** Work instructions **
The lines below starting at the line containing "export IMPL_cts_buffers=9" and ending at the line containing "export IMPL_worstPathRequired_ns=7.92" are to be repeated exactly, with both ends kept and nothing else added.

** Source data **
:::::

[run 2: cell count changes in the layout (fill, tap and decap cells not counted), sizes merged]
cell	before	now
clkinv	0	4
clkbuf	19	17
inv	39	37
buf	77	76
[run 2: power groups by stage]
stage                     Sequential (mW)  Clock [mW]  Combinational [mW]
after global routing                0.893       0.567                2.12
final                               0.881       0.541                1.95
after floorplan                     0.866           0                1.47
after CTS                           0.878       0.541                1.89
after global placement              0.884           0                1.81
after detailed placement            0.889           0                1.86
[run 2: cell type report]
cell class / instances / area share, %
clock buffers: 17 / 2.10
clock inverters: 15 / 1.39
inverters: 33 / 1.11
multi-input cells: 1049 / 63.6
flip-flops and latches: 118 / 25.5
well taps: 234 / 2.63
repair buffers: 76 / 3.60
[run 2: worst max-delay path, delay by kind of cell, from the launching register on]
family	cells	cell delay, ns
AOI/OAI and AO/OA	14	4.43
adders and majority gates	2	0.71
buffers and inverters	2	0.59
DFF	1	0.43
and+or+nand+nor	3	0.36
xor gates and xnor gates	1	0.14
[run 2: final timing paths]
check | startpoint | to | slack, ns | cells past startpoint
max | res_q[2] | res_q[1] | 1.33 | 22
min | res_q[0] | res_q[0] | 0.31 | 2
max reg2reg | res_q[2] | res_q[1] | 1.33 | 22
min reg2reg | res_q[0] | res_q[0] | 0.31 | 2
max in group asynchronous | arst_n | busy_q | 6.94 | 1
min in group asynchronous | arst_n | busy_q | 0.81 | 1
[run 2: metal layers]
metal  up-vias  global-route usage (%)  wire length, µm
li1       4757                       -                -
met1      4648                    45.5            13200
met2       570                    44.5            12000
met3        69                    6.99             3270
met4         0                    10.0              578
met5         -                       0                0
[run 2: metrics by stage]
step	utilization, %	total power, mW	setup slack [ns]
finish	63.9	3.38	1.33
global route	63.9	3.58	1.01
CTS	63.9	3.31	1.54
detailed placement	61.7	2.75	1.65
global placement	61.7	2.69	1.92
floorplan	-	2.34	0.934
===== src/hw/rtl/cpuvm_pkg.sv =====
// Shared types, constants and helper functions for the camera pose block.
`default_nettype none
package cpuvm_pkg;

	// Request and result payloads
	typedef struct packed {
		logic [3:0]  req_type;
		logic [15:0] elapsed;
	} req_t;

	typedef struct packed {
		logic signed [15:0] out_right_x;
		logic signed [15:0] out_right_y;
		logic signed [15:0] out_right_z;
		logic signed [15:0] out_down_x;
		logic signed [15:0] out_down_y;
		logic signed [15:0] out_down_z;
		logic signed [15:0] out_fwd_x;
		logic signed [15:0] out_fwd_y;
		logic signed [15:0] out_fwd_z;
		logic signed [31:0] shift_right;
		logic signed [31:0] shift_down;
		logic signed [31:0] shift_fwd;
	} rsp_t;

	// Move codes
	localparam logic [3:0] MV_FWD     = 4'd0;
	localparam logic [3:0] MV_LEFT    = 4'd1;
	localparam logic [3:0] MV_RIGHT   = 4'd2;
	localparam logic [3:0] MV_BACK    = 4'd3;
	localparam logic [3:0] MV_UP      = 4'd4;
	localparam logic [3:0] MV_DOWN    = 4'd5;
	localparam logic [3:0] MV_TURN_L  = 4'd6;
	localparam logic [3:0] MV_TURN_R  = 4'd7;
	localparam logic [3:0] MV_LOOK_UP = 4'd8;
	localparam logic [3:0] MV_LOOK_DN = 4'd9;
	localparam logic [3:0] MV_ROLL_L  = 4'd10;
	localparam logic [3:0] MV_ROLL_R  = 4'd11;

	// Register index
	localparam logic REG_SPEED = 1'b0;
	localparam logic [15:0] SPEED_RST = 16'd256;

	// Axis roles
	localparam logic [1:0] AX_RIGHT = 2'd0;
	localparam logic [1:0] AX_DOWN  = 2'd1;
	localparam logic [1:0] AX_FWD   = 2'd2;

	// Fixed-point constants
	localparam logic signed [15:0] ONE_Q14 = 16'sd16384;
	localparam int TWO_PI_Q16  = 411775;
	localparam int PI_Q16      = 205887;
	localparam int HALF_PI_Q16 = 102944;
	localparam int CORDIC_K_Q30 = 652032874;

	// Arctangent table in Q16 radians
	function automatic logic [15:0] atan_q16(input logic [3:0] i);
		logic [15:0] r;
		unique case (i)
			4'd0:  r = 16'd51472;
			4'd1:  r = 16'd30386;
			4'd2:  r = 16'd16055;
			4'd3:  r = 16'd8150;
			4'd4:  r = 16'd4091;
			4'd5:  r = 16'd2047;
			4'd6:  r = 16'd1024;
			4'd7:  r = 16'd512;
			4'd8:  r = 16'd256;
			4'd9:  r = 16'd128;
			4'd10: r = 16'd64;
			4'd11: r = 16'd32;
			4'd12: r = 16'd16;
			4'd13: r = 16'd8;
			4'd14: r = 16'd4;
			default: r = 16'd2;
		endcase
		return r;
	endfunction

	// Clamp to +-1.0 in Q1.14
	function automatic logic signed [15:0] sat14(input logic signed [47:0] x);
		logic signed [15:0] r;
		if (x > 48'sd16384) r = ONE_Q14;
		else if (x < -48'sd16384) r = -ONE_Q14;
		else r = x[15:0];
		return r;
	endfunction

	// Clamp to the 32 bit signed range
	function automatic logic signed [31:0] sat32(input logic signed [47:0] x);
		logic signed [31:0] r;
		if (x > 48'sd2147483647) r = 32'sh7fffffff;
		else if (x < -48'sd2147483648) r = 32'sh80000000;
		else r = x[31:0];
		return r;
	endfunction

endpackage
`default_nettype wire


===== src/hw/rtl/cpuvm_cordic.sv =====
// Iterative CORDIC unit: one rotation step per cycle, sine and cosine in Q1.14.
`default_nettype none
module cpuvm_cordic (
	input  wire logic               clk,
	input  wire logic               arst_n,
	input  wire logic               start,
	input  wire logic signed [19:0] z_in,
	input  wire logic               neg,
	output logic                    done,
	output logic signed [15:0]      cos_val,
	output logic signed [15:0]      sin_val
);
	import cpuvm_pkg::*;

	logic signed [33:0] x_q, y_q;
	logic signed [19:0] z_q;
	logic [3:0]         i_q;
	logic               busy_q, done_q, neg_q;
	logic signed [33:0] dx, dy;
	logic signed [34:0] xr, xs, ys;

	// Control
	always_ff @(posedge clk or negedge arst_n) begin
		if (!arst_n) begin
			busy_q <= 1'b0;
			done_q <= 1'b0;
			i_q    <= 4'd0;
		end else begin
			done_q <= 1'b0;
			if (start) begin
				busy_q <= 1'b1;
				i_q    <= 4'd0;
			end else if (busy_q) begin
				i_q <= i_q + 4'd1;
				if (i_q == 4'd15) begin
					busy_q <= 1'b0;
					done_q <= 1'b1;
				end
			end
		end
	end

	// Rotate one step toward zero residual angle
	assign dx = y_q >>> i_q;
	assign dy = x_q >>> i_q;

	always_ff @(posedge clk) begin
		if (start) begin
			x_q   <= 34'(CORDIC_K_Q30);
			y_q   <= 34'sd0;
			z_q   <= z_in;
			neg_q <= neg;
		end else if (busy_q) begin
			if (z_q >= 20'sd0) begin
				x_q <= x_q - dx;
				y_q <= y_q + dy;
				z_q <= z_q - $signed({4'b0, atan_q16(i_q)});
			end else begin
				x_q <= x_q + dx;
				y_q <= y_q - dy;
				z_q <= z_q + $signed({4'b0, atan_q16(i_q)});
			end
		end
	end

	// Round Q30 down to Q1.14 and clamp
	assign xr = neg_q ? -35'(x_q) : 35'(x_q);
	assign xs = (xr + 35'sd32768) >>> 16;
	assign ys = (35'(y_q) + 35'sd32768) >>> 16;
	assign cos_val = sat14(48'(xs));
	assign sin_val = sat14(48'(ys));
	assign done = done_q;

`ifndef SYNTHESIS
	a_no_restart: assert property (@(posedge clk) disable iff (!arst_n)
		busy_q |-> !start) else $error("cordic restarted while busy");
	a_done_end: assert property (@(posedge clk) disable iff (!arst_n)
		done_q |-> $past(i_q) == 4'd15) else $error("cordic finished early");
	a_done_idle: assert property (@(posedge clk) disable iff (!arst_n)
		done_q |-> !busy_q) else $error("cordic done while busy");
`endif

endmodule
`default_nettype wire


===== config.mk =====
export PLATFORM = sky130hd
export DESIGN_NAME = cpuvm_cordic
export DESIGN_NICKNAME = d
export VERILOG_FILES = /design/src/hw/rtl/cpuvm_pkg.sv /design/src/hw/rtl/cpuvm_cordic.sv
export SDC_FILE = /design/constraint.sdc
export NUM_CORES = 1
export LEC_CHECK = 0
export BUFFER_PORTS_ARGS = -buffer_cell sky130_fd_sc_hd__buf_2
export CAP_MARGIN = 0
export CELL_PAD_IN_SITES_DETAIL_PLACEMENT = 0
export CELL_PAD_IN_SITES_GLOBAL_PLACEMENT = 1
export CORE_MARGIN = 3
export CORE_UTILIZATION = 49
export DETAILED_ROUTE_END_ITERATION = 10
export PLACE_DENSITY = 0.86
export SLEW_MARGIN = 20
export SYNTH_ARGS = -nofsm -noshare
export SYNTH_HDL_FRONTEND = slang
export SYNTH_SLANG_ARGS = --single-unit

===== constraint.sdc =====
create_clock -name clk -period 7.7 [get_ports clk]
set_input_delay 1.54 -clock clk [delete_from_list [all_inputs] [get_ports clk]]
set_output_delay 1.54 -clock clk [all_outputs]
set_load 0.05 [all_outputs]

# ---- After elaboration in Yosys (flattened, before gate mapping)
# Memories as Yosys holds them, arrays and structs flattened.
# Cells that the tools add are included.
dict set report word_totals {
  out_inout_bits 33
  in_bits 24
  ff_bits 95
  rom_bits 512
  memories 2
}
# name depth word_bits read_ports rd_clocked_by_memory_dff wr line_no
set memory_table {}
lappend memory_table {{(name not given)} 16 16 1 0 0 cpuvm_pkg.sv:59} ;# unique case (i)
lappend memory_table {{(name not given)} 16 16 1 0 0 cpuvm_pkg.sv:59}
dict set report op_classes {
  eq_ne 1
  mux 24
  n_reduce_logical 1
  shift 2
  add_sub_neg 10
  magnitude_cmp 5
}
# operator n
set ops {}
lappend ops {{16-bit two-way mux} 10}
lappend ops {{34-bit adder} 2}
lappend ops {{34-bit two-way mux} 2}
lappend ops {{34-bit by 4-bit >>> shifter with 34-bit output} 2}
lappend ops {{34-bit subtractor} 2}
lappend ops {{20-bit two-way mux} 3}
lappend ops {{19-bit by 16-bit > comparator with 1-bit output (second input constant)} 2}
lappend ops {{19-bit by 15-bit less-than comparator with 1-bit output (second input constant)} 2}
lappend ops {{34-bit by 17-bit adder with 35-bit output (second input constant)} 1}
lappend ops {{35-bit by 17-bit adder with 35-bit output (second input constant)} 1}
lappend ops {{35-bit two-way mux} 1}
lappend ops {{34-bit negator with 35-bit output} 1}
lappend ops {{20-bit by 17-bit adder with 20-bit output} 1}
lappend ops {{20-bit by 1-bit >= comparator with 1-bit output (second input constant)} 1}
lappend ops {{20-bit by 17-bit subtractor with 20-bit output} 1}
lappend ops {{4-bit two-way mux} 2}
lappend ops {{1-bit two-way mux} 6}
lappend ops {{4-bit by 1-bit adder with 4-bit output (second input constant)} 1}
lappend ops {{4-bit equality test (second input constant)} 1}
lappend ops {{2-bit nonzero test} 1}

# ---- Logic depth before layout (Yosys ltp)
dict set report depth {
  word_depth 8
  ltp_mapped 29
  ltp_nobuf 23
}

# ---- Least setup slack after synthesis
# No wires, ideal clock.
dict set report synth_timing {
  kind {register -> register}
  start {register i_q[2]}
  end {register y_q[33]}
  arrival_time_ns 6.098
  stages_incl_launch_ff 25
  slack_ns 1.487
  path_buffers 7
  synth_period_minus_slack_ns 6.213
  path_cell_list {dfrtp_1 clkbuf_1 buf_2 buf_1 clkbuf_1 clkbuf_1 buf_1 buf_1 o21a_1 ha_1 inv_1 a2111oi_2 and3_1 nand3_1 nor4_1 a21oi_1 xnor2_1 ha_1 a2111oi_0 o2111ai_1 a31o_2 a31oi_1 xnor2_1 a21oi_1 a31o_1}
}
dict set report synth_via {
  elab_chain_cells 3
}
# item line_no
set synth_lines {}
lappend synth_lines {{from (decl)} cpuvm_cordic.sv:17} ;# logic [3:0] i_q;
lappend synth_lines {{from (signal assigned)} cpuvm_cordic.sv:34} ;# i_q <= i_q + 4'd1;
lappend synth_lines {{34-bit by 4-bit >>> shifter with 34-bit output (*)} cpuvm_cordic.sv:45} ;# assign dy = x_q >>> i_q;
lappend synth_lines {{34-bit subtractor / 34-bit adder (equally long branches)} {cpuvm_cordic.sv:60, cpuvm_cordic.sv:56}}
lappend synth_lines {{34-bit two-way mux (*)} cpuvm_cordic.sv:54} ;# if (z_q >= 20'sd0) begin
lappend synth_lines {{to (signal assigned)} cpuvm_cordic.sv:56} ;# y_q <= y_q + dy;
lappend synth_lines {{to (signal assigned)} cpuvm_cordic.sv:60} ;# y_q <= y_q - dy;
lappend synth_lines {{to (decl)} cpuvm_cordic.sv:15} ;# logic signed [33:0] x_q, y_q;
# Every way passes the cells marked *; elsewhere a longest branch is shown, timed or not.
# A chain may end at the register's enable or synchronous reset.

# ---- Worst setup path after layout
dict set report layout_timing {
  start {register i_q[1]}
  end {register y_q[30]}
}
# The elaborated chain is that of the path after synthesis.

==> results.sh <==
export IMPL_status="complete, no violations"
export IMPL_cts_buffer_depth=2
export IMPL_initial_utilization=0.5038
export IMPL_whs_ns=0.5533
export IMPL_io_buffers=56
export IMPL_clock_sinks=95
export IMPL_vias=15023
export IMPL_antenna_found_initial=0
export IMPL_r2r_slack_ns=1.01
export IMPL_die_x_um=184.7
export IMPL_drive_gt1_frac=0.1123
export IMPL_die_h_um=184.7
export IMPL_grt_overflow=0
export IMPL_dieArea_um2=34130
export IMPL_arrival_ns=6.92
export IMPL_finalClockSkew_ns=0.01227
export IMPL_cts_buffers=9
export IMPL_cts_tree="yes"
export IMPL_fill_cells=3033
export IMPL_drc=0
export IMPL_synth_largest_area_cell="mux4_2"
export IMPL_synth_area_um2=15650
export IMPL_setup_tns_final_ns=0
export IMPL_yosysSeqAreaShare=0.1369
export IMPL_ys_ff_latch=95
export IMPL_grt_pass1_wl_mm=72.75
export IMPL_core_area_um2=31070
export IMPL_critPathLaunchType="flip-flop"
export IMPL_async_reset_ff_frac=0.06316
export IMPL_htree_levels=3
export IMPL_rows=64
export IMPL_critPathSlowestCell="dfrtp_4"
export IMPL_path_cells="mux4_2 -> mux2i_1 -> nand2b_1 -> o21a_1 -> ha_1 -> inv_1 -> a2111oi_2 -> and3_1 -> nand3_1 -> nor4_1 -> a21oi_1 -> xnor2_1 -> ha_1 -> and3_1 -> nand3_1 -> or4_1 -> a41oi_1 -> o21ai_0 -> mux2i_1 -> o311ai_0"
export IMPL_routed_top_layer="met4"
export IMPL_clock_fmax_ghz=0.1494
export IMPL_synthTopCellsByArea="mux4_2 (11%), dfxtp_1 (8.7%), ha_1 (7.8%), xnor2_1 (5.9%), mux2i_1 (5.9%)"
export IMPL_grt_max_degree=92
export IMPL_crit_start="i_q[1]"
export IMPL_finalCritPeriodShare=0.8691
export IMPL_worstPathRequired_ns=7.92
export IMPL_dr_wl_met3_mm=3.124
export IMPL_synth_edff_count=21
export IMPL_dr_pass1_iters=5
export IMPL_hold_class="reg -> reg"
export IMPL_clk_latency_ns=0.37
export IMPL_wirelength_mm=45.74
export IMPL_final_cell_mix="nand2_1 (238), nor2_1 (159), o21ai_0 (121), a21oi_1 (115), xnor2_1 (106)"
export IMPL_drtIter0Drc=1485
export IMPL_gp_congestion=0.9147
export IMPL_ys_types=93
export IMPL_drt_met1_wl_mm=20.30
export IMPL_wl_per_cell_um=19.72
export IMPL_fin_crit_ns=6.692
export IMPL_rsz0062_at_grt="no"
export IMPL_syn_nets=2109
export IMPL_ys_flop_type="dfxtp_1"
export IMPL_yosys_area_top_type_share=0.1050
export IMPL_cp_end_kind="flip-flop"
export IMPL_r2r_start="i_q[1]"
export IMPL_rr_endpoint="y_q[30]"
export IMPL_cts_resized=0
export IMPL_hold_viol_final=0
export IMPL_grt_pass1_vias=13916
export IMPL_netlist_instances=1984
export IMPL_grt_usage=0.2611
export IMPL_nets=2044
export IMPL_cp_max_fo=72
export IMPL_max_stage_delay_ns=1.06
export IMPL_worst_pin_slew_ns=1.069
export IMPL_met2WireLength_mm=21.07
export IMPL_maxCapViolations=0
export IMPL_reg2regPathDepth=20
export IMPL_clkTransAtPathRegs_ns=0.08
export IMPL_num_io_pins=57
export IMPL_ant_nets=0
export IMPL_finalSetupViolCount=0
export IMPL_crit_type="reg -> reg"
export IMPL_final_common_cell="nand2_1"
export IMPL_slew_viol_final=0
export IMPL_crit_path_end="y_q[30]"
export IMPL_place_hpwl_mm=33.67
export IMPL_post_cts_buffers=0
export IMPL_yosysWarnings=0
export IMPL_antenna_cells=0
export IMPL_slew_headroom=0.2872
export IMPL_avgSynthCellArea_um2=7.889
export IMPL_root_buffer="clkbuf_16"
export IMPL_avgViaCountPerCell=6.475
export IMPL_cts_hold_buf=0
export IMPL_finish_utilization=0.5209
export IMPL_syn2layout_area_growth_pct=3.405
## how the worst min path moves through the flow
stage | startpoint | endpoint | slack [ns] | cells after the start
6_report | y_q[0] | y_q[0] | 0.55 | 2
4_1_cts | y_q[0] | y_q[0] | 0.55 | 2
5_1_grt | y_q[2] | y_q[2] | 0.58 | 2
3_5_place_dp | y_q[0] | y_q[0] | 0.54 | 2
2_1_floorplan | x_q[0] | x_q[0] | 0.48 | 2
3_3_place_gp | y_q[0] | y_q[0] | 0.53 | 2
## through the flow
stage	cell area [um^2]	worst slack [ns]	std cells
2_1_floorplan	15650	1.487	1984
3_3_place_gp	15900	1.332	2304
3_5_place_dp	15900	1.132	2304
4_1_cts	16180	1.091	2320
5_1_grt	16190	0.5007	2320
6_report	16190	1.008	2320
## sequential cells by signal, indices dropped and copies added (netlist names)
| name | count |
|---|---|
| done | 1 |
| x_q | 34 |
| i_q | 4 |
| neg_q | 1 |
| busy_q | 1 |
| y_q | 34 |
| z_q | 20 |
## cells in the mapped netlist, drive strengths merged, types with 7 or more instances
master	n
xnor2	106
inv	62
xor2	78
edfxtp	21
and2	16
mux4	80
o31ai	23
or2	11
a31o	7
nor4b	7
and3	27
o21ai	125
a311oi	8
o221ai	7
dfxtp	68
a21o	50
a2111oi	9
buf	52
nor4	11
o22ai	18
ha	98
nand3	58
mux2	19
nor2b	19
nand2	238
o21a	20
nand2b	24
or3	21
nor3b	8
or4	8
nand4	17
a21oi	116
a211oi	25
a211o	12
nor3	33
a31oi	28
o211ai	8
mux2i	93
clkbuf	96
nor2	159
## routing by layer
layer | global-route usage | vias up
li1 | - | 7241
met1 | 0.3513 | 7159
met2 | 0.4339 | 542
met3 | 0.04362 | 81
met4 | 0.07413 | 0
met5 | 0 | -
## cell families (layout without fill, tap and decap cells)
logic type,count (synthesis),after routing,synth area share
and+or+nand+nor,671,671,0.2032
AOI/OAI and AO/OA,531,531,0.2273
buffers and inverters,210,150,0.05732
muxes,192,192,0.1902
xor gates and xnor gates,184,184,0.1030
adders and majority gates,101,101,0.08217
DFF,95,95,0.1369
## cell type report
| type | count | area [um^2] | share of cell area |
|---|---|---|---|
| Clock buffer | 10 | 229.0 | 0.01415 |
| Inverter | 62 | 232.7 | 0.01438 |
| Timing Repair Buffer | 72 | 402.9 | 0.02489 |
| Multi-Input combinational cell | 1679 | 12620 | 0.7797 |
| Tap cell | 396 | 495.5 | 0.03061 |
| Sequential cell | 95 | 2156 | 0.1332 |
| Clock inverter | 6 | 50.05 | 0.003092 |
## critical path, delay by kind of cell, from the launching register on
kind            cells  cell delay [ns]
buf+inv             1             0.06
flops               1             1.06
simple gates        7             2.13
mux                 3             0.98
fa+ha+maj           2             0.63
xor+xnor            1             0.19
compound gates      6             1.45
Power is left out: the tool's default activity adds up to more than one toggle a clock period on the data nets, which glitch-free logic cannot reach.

:::::

** Your solution **
export IMPL_cts_buffers=9
export IMPL_cts_tree="yes"
export IMPL_fill_cells=3033
export IMPL_drc=0
export IMPL_synth_largest_area_cell="mux4_2"
export IMPL_synth_area_um2=15650
export IMPL_setup_tns_final_ns=0
export IMPL_yosysSeqAreaShare=0.1369
export IMPL_ys_ff_latch=95
export IMPL_grt_pass1_wl_mm=72.75
export IMPL_core_area_um2=31070
export IMPL_critPathLaunchType="flip-flop"
export IMPL_async_reset_ff_frac=0.06316
export IMPL_htree_levels=3
export IMPL_rows=64
export IMPL_critPathSlowestCell="dfrtp_4"
export IMPL_path_cells="mux4_2 -> mux2i_1 -> nand2b_1 -> o21a_1 -> ha_1 -> inv_1 -> a2111oi_2 -> and3_1 -> nand3_1 -> nor4_1 -> a21oi_1 -> xnor2_1 -> ha_1 -> and3_1 -> nand3_1 -> or4_1 -> a41oi_1 -> o21ai_0 -> mux2i_1 -> o311ai_0"
export IMPL_routed_top_layer="met4"
export IMPL_clock_fmax_ghz=0.1494
export IMPL_synthTopCellsByArea="mux4_2 (11%), dfxtp_1 (8.7%), ha_1 (7.8%), xnor2_1 (5.9%), mux2i_1 (5.9%)"
export IMPL_grt_max_degree=92
export IMPL_crit_start="i_q[1]"
export IMPL_finalCritPeriodShare=0.8691
export IMPL_worstPathRequired_ns=7.92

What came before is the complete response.